◆ DIRECTIONS:
Check each line of the records below and collect those that include the word "takes".

◆ DATA SECTION:

▬▬▬

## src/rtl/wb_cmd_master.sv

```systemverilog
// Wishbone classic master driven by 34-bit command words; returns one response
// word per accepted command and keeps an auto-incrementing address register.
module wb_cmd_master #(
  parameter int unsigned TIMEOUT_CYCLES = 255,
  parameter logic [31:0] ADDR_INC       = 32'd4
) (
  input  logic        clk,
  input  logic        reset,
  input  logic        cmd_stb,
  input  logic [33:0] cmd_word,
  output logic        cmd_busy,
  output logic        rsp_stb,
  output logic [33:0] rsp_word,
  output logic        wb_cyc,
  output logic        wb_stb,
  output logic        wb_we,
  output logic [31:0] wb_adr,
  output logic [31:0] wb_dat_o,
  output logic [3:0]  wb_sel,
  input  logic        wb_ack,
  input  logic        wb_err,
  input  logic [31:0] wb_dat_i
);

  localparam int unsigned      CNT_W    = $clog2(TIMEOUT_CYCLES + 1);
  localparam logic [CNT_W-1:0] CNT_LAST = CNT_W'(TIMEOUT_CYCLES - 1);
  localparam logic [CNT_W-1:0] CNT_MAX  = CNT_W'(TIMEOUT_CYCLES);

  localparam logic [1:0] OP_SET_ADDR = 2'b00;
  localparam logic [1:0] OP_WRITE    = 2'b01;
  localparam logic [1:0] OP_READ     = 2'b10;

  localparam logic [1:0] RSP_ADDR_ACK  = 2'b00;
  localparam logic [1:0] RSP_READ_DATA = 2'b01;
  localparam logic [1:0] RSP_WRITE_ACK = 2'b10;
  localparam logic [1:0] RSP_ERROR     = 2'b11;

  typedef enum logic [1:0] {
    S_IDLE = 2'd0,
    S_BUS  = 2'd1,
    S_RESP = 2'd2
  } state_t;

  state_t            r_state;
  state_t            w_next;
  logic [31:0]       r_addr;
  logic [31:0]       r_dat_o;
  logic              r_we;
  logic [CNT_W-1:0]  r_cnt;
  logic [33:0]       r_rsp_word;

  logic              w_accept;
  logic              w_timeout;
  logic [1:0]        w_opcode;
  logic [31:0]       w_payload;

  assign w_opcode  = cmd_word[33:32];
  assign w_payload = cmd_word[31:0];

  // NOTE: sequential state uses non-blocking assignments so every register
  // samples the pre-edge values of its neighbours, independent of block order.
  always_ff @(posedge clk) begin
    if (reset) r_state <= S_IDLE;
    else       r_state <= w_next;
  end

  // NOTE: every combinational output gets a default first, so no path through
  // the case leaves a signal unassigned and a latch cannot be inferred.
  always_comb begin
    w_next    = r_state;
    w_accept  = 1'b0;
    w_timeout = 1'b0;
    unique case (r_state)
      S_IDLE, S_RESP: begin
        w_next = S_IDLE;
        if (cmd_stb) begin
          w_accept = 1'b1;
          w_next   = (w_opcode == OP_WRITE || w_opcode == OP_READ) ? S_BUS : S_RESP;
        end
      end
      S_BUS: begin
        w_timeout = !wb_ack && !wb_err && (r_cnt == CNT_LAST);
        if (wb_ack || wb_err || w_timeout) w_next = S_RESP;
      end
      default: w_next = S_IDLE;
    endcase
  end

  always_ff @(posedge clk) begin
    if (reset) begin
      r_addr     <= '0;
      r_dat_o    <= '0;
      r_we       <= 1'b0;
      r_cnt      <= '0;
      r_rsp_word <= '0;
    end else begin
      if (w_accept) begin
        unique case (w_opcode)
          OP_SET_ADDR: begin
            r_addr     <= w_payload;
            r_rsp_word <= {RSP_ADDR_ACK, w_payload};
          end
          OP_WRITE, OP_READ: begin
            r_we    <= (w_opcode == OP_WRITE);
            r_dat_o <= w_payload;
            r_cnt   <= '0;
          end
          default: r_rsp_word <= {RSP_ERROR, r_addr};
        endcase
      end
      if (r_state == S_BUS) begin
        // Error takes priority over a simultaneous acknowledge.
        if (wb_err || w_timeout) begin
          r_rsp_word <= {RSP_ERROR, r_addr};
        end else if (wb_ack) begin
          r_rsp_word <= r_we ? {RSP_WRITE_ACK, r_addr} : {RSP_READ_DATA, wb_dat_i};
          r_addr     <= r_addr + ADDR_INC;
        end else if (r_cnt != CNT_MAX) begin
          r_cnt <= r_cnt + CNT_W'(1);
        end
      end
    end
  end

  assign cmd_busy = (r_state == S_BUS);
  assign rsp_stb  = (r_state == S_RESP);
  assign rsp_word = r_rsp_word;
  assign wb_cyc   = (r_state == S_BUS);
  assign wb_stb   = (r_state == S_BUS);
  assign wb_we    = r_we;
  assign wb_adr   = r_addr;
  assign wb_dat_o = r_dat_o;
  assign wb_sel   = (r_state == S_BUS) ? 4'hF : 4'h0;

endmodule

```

▬▬▬

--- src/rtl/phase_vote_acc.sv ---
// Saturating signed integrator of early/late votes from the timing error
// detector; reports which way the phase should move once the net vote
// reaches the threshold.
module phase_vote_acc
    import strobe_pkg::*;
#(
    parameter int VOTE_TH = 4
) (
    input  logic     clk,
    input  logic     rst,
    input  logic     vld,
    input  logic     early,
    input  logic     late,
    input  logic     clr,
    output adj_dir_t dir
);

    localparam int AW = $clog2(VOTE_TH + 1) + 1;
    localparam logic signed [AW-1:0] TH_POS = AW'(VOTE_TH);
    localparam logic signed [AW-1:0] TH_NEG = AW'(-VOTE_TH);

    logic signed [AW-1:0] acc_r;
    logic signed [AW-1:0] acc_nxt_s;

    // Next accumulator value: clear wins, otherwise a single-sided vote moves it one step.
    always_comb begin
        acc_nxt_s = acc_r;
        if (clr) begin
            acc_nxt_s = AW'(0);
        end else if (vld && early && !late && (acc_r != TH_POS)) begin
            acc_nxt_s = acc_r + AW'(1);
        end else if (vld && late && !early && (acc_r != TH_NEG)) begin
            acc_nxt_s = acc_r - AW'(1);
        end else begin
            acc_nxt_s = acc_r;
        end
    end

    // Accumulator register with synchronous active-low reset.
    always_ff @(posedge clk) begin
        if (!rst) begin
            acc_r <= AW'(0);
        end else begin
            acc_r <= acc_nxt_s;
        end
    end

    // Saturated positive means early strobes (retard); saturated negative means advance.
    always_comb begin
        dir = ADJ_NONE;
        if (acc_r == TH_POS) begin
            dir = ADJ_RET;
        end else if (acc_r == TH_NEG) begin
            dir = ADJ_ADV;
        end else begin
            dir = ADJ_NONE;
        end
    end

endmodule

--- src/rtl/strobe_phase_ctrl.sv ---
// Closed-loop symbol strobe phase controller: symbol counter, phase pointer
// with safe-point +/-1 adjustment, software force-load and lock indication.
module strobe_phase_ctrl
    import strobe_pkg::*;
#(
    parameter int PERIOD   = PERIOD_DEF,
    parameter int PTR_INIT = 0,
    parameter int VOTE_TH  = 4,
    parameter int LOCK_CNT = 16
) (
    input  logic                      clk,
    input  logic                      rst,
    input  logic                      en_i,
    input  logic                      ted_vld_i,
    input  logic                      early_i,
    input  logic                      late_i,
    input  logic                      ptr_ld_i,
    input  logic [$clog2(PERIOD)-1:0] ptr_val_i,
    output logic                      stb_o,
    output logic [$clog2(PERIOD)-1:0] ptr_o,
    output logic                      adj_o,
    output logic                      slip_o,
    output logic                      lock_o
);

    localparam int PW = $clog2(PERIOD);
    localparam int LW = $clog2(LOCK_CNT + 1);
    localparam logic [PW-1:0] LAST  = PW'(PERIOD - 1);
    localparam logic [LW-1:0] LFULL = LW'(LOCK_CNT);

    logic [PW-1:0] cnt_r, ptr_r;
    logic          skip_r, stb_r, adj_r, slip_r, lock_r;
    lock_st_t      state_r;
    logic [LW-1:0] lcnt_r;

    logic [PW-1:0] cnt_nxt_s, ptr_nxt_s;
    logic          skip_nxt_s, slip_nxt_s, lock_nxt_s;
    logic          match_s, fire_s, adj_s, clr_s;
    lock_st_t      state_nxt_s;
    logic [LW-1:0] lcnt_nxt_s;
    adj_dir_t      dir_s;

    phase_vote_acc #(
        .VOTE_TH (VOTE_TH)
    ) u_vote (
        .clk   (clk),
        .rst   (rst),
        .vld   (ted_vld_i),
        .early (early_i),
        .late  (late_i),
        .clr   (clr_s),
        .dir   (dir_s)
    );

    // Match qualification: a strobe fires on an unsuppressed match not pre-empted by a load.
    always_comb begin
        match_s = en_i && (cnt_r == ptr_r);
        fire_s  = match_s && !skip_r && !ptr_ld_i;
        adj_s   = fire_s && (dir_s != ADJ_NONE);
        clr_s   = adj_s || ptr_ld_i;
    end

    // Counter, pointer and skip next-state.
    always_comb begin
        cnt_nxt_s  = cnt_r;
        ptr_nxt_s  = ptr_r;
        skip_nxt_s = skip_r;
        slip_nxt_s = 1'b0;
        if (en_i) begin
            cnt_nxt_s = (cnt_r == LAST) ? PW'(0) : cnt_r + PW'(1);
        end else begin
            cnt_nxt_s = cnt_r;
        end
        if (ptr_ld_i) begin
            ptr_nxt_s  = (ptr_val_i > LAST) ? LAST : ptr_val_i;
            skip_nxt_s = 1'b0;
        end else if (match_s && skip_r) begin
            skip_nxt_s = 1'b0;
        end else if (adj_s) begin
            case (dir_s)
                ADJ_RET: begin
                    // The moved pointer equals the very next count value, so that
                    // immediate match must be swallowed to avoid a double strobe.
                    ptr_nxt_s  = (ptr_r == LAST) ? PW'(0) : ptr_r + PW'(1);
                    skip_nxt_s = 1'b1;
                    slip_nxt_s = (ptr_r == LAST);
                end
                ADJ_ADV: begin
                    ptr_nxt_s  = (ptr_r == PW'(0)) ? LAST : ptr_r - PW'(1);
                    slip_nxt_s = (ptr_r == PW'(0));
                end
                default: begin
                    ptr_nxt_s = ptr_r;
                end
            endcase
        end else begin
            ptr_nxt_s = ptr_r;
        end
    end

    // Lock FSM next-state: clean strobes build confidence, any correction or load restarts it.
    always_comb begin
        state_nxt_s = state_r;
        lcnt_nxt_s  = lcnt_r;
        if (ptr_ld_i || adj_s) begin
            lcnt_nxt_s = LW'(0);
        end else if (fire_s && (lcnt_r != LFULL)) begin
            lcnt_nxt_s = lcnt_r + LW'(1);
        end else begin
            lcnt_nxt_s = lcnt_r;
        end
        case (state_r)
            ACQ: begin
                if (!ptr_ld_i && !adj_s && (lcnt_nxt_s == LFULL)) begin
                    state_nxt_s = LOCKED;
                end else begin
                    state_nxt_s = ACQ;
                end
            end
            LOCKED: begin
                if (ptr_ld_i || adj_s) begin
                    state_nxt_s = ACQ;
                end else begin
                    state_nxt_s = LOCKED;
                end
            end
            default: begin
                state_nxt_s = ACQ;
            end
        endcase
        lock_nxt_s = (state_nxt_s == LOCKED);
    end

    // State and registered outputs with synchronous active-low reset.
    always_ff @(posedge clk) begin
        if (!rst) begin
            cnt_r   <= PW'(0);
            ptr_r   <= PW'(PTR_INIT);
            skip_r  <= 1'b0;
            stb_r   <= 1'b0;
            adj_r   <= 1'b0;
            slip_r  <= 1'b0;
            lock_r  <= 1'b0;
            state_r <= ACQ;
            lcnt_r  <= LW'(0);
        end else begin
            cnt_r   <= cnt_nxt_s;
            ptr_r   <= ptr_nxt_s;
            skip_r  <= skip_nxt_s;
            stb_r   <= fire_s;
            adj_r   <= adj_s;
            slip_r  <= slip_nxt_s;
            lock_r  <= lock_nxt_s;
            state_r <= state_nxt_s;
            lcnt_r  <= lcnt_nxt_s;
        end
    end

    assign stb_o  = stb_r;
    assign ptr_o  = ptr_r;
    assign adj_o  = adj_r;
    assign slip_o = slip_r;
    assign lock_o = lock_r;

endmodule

▬▬▬

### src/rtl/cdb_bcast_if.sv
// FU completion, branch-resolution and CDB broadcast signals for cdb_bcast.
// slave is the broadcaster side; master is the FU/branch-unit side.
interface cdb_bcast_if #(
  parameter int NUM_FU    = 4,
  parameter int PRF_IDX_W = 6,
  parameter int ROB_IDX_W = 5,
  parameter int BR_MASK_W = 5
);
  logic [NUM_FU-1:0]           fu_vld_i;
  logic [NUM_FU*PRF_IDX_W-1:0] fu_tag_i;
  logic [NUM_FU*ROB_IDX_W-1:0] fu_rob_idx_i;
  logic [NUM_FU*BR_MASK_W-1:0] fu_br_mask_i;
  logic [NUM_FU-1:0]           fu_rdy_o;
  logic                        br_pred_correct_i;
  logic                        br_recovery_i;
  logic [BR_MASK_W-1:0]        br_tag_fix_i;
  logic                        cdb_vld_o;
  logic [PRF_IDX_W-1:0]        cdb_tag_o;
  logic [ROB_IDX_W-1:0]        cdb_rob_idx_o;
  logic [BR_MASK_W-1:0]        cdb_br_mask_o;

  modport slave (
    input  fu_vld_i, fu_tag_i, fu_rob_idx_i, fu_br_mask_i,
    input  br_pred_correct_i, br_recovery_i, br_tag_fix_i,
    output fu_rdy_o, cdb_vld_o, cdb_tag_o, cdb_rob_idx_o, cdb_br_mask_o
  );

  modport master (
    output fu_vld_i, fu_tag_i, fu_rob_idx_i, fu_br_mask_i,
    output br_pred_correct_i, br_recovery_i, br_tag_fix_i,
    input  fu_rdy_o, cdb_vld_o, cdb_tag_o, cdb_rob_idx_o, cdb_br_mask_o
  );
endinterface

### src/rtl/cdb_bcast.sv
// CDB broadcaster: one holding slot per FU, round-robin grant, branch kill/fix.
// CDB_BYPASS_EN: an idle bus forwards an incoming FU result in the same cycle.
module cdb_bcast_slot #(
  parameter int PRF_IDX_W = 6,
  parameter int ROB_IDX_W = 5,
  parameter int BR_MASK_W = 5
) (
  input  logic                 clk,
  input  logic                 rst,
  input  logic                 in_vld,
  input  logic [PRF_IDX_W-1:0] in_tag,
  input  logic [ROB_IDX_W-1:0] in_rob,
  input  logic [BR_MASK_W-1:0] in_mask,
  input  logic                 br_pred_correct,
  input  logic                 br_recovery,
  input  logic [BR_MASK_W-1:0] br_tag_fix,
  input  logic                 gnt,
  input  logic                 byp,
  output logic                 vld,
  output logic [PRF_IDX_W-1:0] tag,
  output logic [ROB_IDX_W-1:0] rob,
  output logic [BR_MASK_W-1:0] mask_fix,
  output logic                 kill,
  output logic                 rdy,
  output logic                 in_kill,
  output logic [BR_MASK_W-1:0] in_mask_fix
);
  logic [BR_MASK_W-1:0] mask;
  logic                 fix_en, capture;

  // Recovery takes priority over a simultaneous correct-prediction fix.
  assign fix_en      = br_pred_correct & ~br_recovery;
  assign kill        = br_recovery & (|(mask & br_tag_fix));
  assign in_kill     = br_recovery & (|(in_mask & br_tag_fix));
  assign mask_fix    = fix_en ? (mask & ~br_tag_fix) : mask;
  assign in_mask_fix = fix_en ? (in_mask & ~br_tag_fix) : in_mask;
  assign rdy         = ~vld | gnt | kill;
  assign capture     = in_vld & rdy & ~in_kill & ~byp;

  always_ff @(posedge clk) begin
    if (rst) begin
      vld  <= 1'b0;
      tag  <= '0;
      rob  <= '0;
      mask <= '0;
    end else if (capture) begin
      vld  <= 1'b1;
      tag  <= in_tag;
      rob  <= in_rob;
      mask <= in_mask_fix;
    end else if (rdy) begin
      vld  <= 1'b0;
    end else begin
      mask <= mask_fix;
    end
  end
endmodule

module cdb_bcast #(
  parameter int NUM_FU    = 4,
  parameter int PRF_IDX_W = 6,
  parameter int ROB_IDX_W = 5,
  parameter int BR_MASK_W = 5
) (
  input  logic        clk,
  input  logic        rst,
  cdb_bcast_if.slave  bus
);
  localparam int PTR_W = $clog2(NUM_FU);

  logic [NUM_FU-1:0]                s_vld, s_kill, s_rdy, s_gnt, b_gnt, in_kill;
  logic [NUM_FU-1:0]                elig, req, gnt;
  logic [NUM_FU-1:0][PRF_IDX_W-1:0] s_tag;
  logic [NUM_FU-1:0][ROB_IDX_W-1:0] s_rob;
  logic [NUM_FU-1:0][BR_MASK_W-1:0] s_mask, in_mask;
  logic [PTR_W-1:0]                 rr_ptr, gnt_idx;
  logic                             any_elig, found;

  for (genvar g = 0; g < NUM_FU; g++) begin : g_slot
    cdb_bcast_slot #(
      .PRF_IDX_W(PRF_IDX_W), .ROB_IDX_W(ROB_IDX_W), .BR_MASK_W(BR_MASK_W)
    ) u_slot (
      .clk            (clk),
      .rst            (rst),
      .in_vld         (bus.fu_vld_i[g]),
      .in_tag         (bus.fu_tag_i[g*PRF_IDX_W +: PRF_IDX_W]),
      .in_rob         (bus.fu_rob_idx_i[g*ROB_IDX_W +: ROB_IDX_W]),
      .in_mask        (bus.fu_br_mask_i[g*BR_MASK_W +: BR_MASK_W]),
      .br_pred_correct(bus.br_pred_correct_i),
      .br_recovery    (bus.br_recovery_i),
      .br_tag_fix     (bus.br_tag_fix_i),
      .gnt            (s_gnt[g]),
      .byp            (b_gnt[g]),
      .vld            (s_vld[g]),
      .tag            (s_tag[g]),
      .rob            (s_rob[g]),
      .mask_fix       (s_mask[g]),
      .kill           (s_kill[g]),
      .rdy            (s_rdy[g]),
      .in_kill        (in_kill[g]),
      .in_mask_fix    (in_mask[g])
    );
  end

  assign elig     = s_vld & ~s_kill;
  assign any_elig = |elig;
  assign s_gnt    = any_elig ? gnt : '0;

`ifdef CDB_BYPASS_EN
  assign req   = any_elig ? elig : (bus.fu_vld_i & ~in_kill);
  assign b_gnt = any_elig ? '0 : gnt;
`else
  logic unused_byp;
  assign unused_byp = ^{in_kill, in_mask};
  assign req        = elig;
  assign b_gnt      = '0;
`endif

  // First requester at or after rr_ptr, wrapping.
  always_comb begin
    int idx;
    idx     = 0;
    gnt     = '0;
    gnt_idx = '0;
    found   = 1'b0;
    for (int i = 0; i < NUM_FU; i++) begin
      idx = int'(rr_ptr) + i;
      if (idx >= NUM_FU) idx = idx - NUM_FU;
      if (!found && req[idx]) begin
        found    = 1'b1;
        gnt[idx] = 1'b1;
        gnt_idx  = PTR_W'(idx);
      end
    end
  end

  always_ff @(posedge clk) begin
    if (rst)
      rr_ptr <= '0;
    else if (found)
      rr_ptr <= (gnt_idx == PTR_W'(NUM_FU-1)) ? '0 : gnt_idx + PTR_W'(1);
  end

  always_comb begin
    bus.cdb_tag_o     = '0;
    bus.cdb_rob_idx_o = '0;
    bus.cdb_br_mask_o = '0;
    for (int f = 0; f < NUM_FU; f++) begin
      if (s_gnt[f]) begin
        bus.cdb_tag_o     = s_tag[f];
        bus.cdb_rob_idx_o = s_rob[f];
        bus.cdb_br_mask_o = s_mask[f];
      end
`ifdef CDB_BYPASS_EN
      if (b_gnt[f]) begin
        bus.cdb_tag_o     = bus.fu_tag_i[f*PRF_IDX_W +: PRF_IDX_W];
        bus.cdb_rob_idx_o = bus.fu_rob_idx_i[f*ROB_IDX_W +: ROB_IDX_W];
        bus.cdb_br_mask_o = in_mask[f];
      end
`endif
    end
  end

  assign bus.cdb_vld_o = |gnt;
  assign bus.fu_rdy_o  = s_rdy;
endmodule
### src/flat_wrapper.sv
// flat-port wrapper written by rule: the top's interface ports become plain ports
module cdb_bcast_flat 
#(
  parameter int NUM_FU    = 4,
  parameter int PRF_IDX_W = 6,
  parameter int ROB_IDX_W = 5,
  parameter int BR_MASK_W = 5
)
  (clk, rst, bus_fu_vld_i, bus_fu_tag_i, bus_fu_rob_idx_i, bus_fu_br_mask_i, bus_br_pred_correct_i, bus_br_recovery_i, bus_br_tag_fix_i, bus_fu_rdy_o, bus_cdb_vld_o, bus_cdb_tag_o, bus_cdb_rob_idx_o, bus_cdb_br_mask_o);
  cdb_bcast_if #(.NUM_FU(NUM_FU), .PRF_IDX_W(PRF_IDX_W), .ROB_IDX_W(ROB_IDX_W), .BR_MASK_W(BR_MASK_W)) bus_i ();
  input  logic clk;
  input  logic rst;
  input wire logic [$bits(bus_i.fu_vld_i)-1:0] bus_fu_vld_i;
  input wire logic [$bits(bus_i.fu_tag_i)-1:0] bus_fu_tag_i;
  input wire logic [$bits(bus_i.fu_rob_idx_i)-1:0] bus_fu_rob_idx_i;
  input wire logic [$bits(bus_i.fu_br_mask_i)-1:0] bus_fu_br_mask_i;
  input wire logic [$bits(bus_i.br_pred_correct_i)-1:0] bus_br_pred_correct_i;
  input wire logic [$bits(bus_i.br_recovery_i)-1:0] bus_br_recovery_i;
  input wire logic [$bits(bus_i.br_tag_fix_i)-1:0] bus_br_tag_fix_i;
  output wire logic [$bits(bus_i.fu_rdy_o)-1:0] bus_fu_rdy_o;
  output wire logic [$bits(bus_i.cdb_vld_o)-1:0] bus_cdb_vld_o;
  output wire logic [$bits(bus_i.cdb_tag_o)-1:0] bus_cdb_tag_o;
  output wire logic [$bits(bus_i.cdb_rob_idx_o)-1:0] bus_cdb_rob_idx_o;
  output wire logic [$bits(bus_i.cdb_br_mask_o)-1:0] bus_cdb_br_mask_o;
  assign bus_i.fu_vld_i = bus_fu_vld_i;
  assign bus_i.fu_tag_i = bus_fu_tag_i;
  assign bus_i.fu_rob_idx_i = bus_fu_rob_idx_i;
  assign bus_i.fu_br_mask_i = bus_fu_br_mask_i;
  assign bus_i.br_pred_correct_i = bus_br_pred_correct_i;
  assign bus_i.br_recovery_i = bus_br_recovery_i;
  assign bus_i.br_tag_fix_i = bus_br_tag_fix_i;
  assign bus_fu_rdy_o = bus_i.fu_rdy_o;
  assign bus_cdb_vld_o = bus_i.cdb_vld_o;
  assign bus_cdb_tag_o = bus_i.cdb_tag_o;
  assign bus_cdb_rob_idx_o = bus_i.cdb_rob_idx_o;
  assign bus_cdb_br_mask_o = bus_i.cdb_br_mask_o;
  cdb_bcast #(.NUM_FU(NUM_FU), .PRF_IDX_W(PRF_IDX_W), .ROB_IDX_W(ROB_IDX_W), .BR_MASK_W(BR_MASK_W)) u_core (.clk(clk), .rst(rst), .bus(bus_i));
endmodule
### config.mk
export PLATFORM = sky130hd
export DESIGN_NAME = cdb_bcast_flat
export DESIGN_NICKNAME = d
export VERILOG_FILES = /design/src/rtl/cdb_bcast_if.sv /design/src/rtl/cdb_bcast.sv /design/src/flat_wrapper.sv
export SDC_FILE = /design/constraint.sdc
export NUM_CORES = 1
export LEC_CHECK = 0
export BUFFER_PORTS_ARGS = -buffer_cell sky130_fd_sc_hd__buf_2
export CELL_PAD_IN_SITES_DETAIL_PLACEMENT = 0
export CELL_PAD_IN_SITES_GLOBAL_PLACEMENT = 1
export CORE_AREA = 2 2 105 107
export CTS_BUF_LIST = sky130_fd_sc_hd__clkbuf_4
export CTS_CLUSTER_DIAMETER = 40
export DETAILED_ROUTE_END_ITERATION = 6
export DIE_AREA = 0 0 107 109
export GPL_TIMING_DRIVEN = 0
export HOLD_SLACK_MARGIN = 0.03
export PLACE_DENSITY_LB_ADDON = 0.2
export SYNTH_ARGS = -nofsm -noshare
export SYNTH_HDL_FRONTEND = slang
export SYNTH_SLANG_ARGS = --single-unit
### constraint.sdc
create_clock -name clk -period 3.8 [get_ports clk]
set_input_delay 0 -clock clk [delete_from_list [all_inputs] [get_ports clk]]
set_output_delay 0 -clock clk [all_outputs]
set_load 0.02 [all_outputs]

▬▬▬

◆ EXERCISE RESULT:
        // Error takes priority over a simultaneous acknowledge.
  // Recovery takes priority over a simultaneous correct-prediction fix.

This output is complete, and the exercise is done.